One of the first things Shkreli did after launching his company was acquire the rights to Daraprim, a drug used to treat life-threatening parasitic infections in people with compromised immune systems, such as AIDS patients.
Shkreli immediately jacked up the price from $13.50 to $750 a tablet, which is an overnight price increase of nearly 5,500 percent.
As a result of the increase, the Infectious Diseases Society of America and the HIV Medicine Association issued a joint letter to Turing calling the drug’s new price “unjustifiable for the medically vulnerable patient population” and “unsustainable for the health care system.”
Dr. Aberg of Mount Sinai told the New York Times that some hospitals will likely find Daraprim too expensive to stock, resulting in treatment delays.
“This seems to be all profit-driven for somebody,” she said, calling Shkreli’s move “very dangerous.”

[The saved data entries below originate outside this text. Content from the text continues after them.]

--- config.mk ---
export PLATFORM = sky130hd
export DESIGN_NAME = mwb_stage
export DESIGN_NICKNAME = d
export VERILOG_FILES = /design/src/rtl/mwb_stage.sv
export SDC_FILE = /design/constraint.sdc
export NUM_CORES = 1
export LEC_CHECK = 0
export ABC_AREA = 1
export CAP_MARGIN = 15
export CORE_MARGIN = 5
export CORE_UTILIZATION = 41
export CTS_CLUSTER_SIZE = 25
export DETAILED_ROUTE_END_ITERATION = 10
export PLACE_DENSITY = 0.82
export SLEW_MARGIN = 5
export SYNTH_ARGS = -nofsm -noshare
export SYNTH_HDL_FRONTEND = slang
export SYNTH_SLANG_ARGS = --single-unit
--- constraint.sdc ---
create_clock -name clk -period 2.1 [get_ports clk]
set_input_delay 0.315 -clock clk [delete_from_list [all_inputs] [get_ports clk]]
set_output_delay 0.315 -clock clk [all_outputs]
set_load 0.1 [all_outputs]
--- src/rtl/mwb_stage.sv ---
// Memory/writeback stage: load/store over req/gnt/rvalid, load alignment,
// writeback mux and register-file write port, with stall and error pulses.
`timescale 1ns/1ps
module mwb_stage #(
    parameter int TIMEOUT_CYCLES = 255
) (
    input  logic        clk,
    input  logic        rst,
    input  logic [31:0] instruction_in,
    input  logic [31:0] ALU_result_in,
    input  logic [31:0] IMME_result_in,
    input  logic [31:0] PC_in,
    input  logic [31:0] rs2_data_in,
    input  logic        Reg_WE_in,
    input  logic [1:0]  DMEM_sel_in,
    input  logic [2:0]  LOAD_sel_in,
    input  logic [1:0]  WB_sel_in,
    output logic        dmem_req,
    output logic        dmem_we,
    output logic [31:0] dmem_addr,
    output logic [3:0]  dmem_be,
    output logic [31:0] dmem_wdata,
    input  logic        dmem_gnt,
    input  logic        dmem_rvalid,
    input  logic [31:0] dmem_rdata,
    output logic        rf_we,
    output logic [4:0]  rf_waddr,
    output logic [31:0] rf_wdata,
    output logic        mwb_stall,
    output logic        misalign_err,
    output logic        bus_err
);

    localparam int CW = (TIMEOUT_CYCLES < 2) ? 1 : $clog2(TIMEOUT_CYCLES + 1);

    typedef enum logic [1:0] {
        IDLE,
        REQ,
        WAIT,
        DONE
    } state_t;

    state_t          state;
    logic [CW-1:0]   cnt;
    logic [31:0]     ld_q;
    logic            to_q;

    logic            is_load;
    logic            is_store;
    logic            mem_op;
    logic [1:0]      size;
    logic [1:0]      off;
    logic            misalign;
    logic [4:0]      rd;
    logic [2:0]      funct3;
    logic [3:0]      be_raw;
    logic [31:0]     wdata_raw;
    logic [7:0]      lane_b;
    logic [15:0]     lane_h;
    logic [31:0]     ld_ext;
    logic [31:0]     wb_data;
    logic            wb_en;
    logic            drv;
    logic            unused;

    assign rd       = instruction_in[11:7];
    assign funct3   = instruction_in[14:12];
    assign off      = ALU_result_in[1:0];
    assign is_load  = (DMEM_sel_in == 2'b01);
    assign is_store = (DMEM_sel_in == 2'b10);
    assign mem_op   = is_load | is_store;
    assign wb_en    = Reg_WE_in & (rd != 5'd0);
    assign unused   = ^{instruction_in[31:15], instruction_in[6:0]};

    // size: 0 byte, 1 half, 2 word
    always_comb begin
        size = 2'd2;
        if (is_store) begin
            unique case (funct3)
                3'b000:  size = 2'd0;
                3'b001:  size = 2'd1;
                default: size = 2'd2;
            endcase
        end else begin
            unique case (LOAD_sel_in)
                3'b000, 3'b100: size = 2'd0;
                3'b001, 3'b101: size = 2'd1;
                default:        size = 2'd2;
            endcase
        end
    end

    assign misalign = mem_op &
                      (((size == 2'd1) & off[0]) |
                       ((size == 2'd2) & (off != 2'b00)));

    always_comb begin
        be_raw    = 4'b1111;
        wdata_raw = rs2_data_in;
        unique case (size)
            2'd0: begin
                be_raw    = 4'b0001 << off;
                wdata_raw = {4{rs2_data_in[7:0]}};
            end
            2'd1: begin
                be_raw    = 4'b0011 << {off[1], 1'b0};
                wdata_raw = {2{rs2_data_in[15:0]}};
            end
            default: begin
                be_raw    = 4'b1111;
                wdata_raw = rs2_data_in;
            end
        endcase
    end

    assign lane_b = 8'(ld_q >> {off, 3'b000});
    assign lane_h = 16'(ld_q >> {off[1], 4'b0000});

    always_comb begin
        ld_ext = ld_q;
        unique case (LOAD_sel_in)
            3'b000:  ld_ext = {{24{lane_b[7]}}, lane_b};
            3'b001:  ld_ext = {{16{lane_h[15]}}, lane_h};
            3'b100:  ld_ext = {24'd0, lane_b};
            3'b101:  ld_ext = {16'd0, lane_h};
            default: ld_ext = ld_q;
        endcase
    end

    always_comb begin
        wb_data = ALU_result_in;
        unique case (WB_sel_in)
            2'b00: wb_data = ALU_result_in;
            2'b01: wb_data = ld_ext;
            2'b10: wb_data = PC_in + 32'd4;
            2'b11: wb_data = IMME_result_in;
        endcase
    end

    // Every output is forced low while reset is held.
    always_comb begin
        dmem_req     = 1'b0;
        dmem_we      = 1'b0;
        dmem_addr    = 32'd0;
        dmem_be      = 4'd0;
        dmem_wdata   = 32'd0;
        rf_we        = 1'b0;
        rf_waddr     = 5'd0;
        rf_wdata     = 32'd0;
        mwb_stall    = 1'b0;
        misalign_err = 1'b0;
        bus_err      = 1'b0;
        drv          = 1'b0;
        if (rst) begin
            unique case (state)
                IDLE: begin
                    if (!mem_op) begin
                        rf_we    = wb_en;
                        rf_wdata = wb_data;
                    end else if (misalign) begin
                        misalign_err = 1'b1;
                    end else begin
                        drv       = 1'b1;
                        mwb_stall = 1'b1;
                    end
                end
                REQ: begin
                    drv       = 1'b1;
                    mwb_stall = 1'b1;
                end
                WAIT: begin
                    mwb_stall = 1'b1;
                end
                DONE: begin
                    rf_we    = is_load & ~to_q & wb_en;
                    rf_wdata = wb_data;
                    bus_err  = to_q;
                end
            endcase
            if (drv) begin
                dmem_req   = 1'b1;
                dmem_we    = is_store;
                dmem_addr  = {ALU_result_in[31:2], 2'b00};
                dmem_be    = be_raw;
                dmem_wdata = is_store ? wdata_raw : 32'd0;
            end
            if (rf_we) begin
                rf_waddr = rd;
            end
        end
    end

    always_ff @(posedge clk or negedge rst) begin
        if (!rst) begin
            state <= IDLE;
            cnt   <= '0;
            ld_q  <= 32'd0;
            to_q  <= 1'b0;
        end else begin
            to_q <= 1'b0;
            unique case (state)
                IDLE: begin
                    if (mem_op && !misalign) begin
                        cnt   <= '0;
                        state <= dmem_gnt ? WAIT : REQ;
                    end
                end
                REQ: begin
                    if (dmem_gnt) begin
                        cnt   <= '0;
                        state <= WAIT;
                    end
                end
                WAIT: begin
                    if (dmem_rvalid) begin
                        ld_q  <= dmem_rdata;
                        state <= DONE;
                    end else if (cnt == CW'(TIMEOUT_CYCLES - 1)) begin
                        to_q  <= 1'b1;
                        state <= DONE;
                    end else begin
                        cnt <= cnt + 1'b1;
                    end
                end
                DONE: begin
                    state <= IDLE;
                end
            endcase
        end
    end

endmodule

==> metrics.yaml, run 1 <==
initial_core_util: 0.4197
dieWidth_um: 129.4
place.gp.congestion: 1.014
postGrtWorstEndpoint: "dmem_addr[16]"
ys_types: 41
endpoint_type: "primary output"
failed_stage: "global routing"
async_flop_share: 1.000
ios: 315
synth_warnings: 0
ctsHoldBuffers: 0
dp_hpwl_um: 26330
overflow: 7
ys_ff_latch: 43
grt_use_total: 0.6539
status: "aborted with a tool error"
ys_seq_area_frac: 0.1840
synthCells: 1111
h-tree-depth: 2
cts_made_buffers: 5
clock-root-buffer: "clkbuf_16"
syn_area_per_cell_um2: 5.264
grt_start_max_net_pins: 54
clockBufferDepth: 2
placed_cells: 1666
port_buffers: 288
numClockSinks: 43
dpl_cell_area_um2: 12040
error_line: "[ERROR GRT-0232] Routing congestion too high. Check the congestion heatmap in the GUI."
synth_edf_count: 0
die_h_um: 129.4
fp-row-count: 43
synth-main-ff-cell: "dfrtp_1"
syn_area_um2: 5848
[per-stage QoR]
step / setup slack (ns) / utilization
after floorplan: -0.4480 / -
after global placement: -0.5367 / 0.8641
after detailed placement: -0.7305 / 0.8641
after CTS: -0.2385 / 0.9371
[what timing repair did]
action / in CTS
resized for setup: 238
gates cloned: 6
setup buffers: 19
pin swaps: 50
endpoints found under the setup margin: 110
[cells in the mapped netlist (6+ instances only)]
library cell / number / area, um^2
nor3_1: 9 / 45.04
nand2_1: 343 / 1287
o21ai_0: 74 / 370.4
o21ai_2: 7 / 61.31
o211ai_1: 7 / 52.55
o21bai_1: 7 / 52.55
inv_2: 6 / 22.52
buf_2: 17 / 85.08
ha_1: 10 / 125.1
nor2_1: 229 / 859.6
buf_4: 8 / 60.06
buf_6: 7 / 78.83
dfrtp_1: 43 / 1076
a21oi_1: 53 / 265.3
inv_1: 134 / 503.0
nand4_1: 6 / 37.54
o21ai_1: 7 / 35.03
nand3_1: 83 / 415.4
clkbuf_1: 19 / 71.32
[metal layers]
metal,overflow,GRT usage
met5,0,0.1059
met4,3,0.6534
met3,0,0.4299
met2,4,0.8963
met1,0,0.6374
[cell families after synthesis]
group / after synthesis / synth area share
adders and majority gates: 10 / 0.02139
xor gates and xnor gates: 6 / 0.008986
DFF: 43 / 0.1840
buffers and inverters: 195 / 0.1429
other: 1 / 0.0006412
AOI/OAI and AO/OA: 164 / 0.1555
and+or+nand+nor: 692 / 0.4865
==> inputs of run 2 (changes only) <==
--- a/config.mk
+++ b/config.mk
@@ -8,10 +8,9 @@
 export ABC_AREA = 1
 export CAP_MARGIN = 15
 export CORE_MARGIN = 5
-export CORE_UTILIZATION = 41
-export CTS_CLUSTER_SIZE = 25
+export CORE_UTILIZATION = 40
 export DETAILED_ROUTE_END_ITERATION = 10
-export PLACE_DENSITY = 0.82
+export PLACE_DENSITY_LB_ADDON = 0.15
 export SLEW_MARGIN = 5
 export SYNTH_ARGS = -nofsm -noshare
 export SYNTH_HDL_FRONTEND = slang
==> metrics.yaml, run 2 <==
reg_top3: "ld_q x32, cnt x8, state x2"
fin_tns_setup_ns: -19.17
overflow: 0
async_flop_share: 1.000  # unchanged
mostFrequentLayoutCells: "318 x nand2_1, 136 x clkdlybuf4s50_1, 123 x buf_12"
cp.required_ns: 1.78
ios: 315  # unchanged
fin_crit_sh: 1.158
rsz0062_at_grt: "true"
layout-drive-gt1-share: 0.3687
fin_total_pwr_w: 0.009763
dp_hpwl_um: 24890  # was 26330 um
largest_register_ffs: 32
syn_area_um2: 5848  # unchanged
hold_viol: 0
slew_headroom: 0.5046
synth_top_area_cell: "nand2_1"  # unchanged
final_common_cell: "nand2_1"
ys_types: 41  # unchanged
cap_viol_max_count: 0
wl_per_cell_um: 20.86
area_growth_pct: 120.7
ys_seq_area_frac: 0.1840  # unchanged
antenna_found_initial: 2
synth_warnings: 0  # unchanged
final_nets: 1721
postRouteAntennaNets: 0
crit_type: "in2out"
die_area_um2: 17140
synth-main-ff-cell: "dfrtp_1"  # unchanged
drt_first_pass_iters: 6
grt_use_total: 0.3795
fp-row-count: 44  # was 43
clockBufferDepth: 2  # unchanged
synth_edf_count: 0  # unchanged
power.density_nw_per_um2: 756.5
synth.area.top_cells: "nand2_1 22%, dfrtp_1 18%, nor2_1 15%"  # unchanged
coreArea_um2: 14420
synth.most_common_cell: "nand2_1"  # unchanged
slew_violations: 0
fin_hold_ws_ns: 0.3287
cp_max_fo: 6
grt_pass1_wl_um: 50310
instances_no_fill: 1697
tightest_slew_ns: 0.7431
r2r_end: "cnt[3]"
synthCells: 1111  # unchanged
power.leakage_nw: 5.616
largest_register: "ld_q"
fmax_ghz: 0.4114
placed_cells: 1666  # unchanged
rr_startpoint: "state[0]"
port_buffers: 288  # unchanged
cp-end-kind: "primary output"
initial_core_util: 0.4054  # was 0.4197
worstPathArrival_ns: 2.12
drc_errors: 0
clock-root-buffer: "clkbuf_16"  # unchanged
place.gp.congestion: 0.9926  # was 1.014
rr_worst_depth: 11
h-tree-depth: 2  # unchanged
hold_class: "in2async"
period_needed_ns: 2.431
dieWidth_um: 130.9  # was 129.4 um
initialDrtViolationCount: 1270
violations: "setup timing"
numClockSinks: 43  # unchanged
cts_made_buffers: 5  # unchanged
peakVddDrop_mv: 1.112
ctsHoldBuffers: 0  # unchanged
worst_skew_pair.late_latency_ns: 0.29
grt_pass1_vias: 9400
dpl_cell_area_um2: 11990  # was 12040 um^2
clock_skew_ns: 0.004602
reg2reg_slack_ns: 0.23
grt_start_max_net_pins: 54
final_area_um2: 12910
vias_per_cell: 5.779
crit_path_start_kind: "input port"
status: "finished with violations"  # was aborted with a tool error
cts_tree: "built"
die_h_um: 130.9  # was 129.4 um
via_count: 9807
layout_setup_ws_ns: -0.3309
synth_top_area_frac: 0.2202  # unchanged
synth_common_cells: "343 x nand2_1, 229 x nor2_1, 134 x inv_1"  # unchanged
drt-total-wl_um: 35400
syn_area_per_cell_um2: 5.264  # unchanged
ys_ff_latch: 43  # unchanged
clk_pin_slew_ns: 0.06
finalSetupViolCount: 106
==> run 2: cell counts after synthesis <==
Identical to the previous run, type by type.
==> run 2: critical path, stage by stage <==
cell     delay (ns)
buf_2          0.16
inv_8          0.04
ha_4           0.17
buf_4          0.15
nand3_2        0.09
o21ai_4        0.09
buf_6          0.14
buf_16         0.13
nand3_1        0.09
o21ai_2        0.09
nor2_1         0.13
nand3_1        0.16
nor2_4         0.16
buf_12         0.19
==> run 2: layout make-up <==
type                    instances  area, um^2
clock buffers                   5       125.1
flip-flops and latches         43        1076
well taps                     184       230.2
fillers                       694        1518
repair buffers                441        5396
diodes                          5       12.51
clock inverters                 3       20.02
inverters                     141       560.5
multi-input cells             875        5485
==> run 2: logic make-up after synthesis <==
logic type               share of synthesized area
AND/OR/NAND/NOR                             0.4865
buffers and inverters                       0.1429
AO/OA/AOI/OAI                               0.1555
flip-flops                                  0.1840
adder cells (fa/ha/maj)                    0.02139
XOR/XNOR                                  0.008986
other                                    0.0006412
==> run 2: report_power, final <==
| part | total [W] | switching, W | internal, W |
|---|---|---|---|
| Clock | 0.000765 | 0.000327 | 0.000438 |
| Combinational | 0.00766 | 0.00485 | 0.00281 |
| Sequential | 0.00134 | 0.000183 | 0.00116 |
| Total | 0.00976 | 0.00536 | 0.00440 |
==> run 2: routing by layer <==
metal  share of wire  global-route usage  up-vias
met5               0                   0        -
met4           0.073              0.2214        0
met3            0.10             0.07602      217
met2            0.48              0.6578      764
met1            0.35              0.4319     4546
li1                -                   -     4280
==> run 2: through the flow <==
| stage | setup WS, ns | utilization |
|---|---|---|
| floorplan | -0.4480 | - |
| global placement | -0.5466 | 0.8314 |
| detailed placement | -0.6385 | 0.8314 |
| CTS | -0.2551 | 0.8820 |
| global route | -0.4193 | 0.8943 |
| finish | -0.3309 | 0.8948 |
==> run 2: how the worst max path moves through the flow <==
stage / slack [ns] / to / cells past startpoint / start
after global placement: -0.55 / dmem_wdata[15] / 11 / DMEM_sel_in[0]
after detailed placement: -0.64 / dmem_wdata[4] / 12 / DMEM_sel_in[0]
after global routing: -0.42 / dmem_wdata[29] / 13 / DMEM_sel_in[0]
final: -0.33 / dmem_wdata[29] / 14 / DMEM_sel_in[0]
after CTS: -0.26 / dmem_wdata[11] / 11 / state[0]
after floorplan: -0.45 / dmem_wdata[4] / 12 / DMEM_sel_in[0]
==> run 2: what timing repair did <==
item,CTS,global route
cloned,6,1
resized for setup,157,93
endpoints found under the setup margin,108,114
setup buffers,15,7
pin swaps,43,35
(Power assumes the default switching activity.)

But don’t except any apologies from Shkreli. He scoffed as accusations of being greedy or trying to profit off the sick and dying, accusing people of “concocting this wild and crazy and unlikely story to swindle me out of the money.”
“It really doesn’t make sense to get any criticism for this,” he told the New York Times. “This isn’t the greedy drug company trying to gouge patients. It is us trying to stay in business.”
Turing’s price increase could potentially make his company hundreds of millions of dollars a year.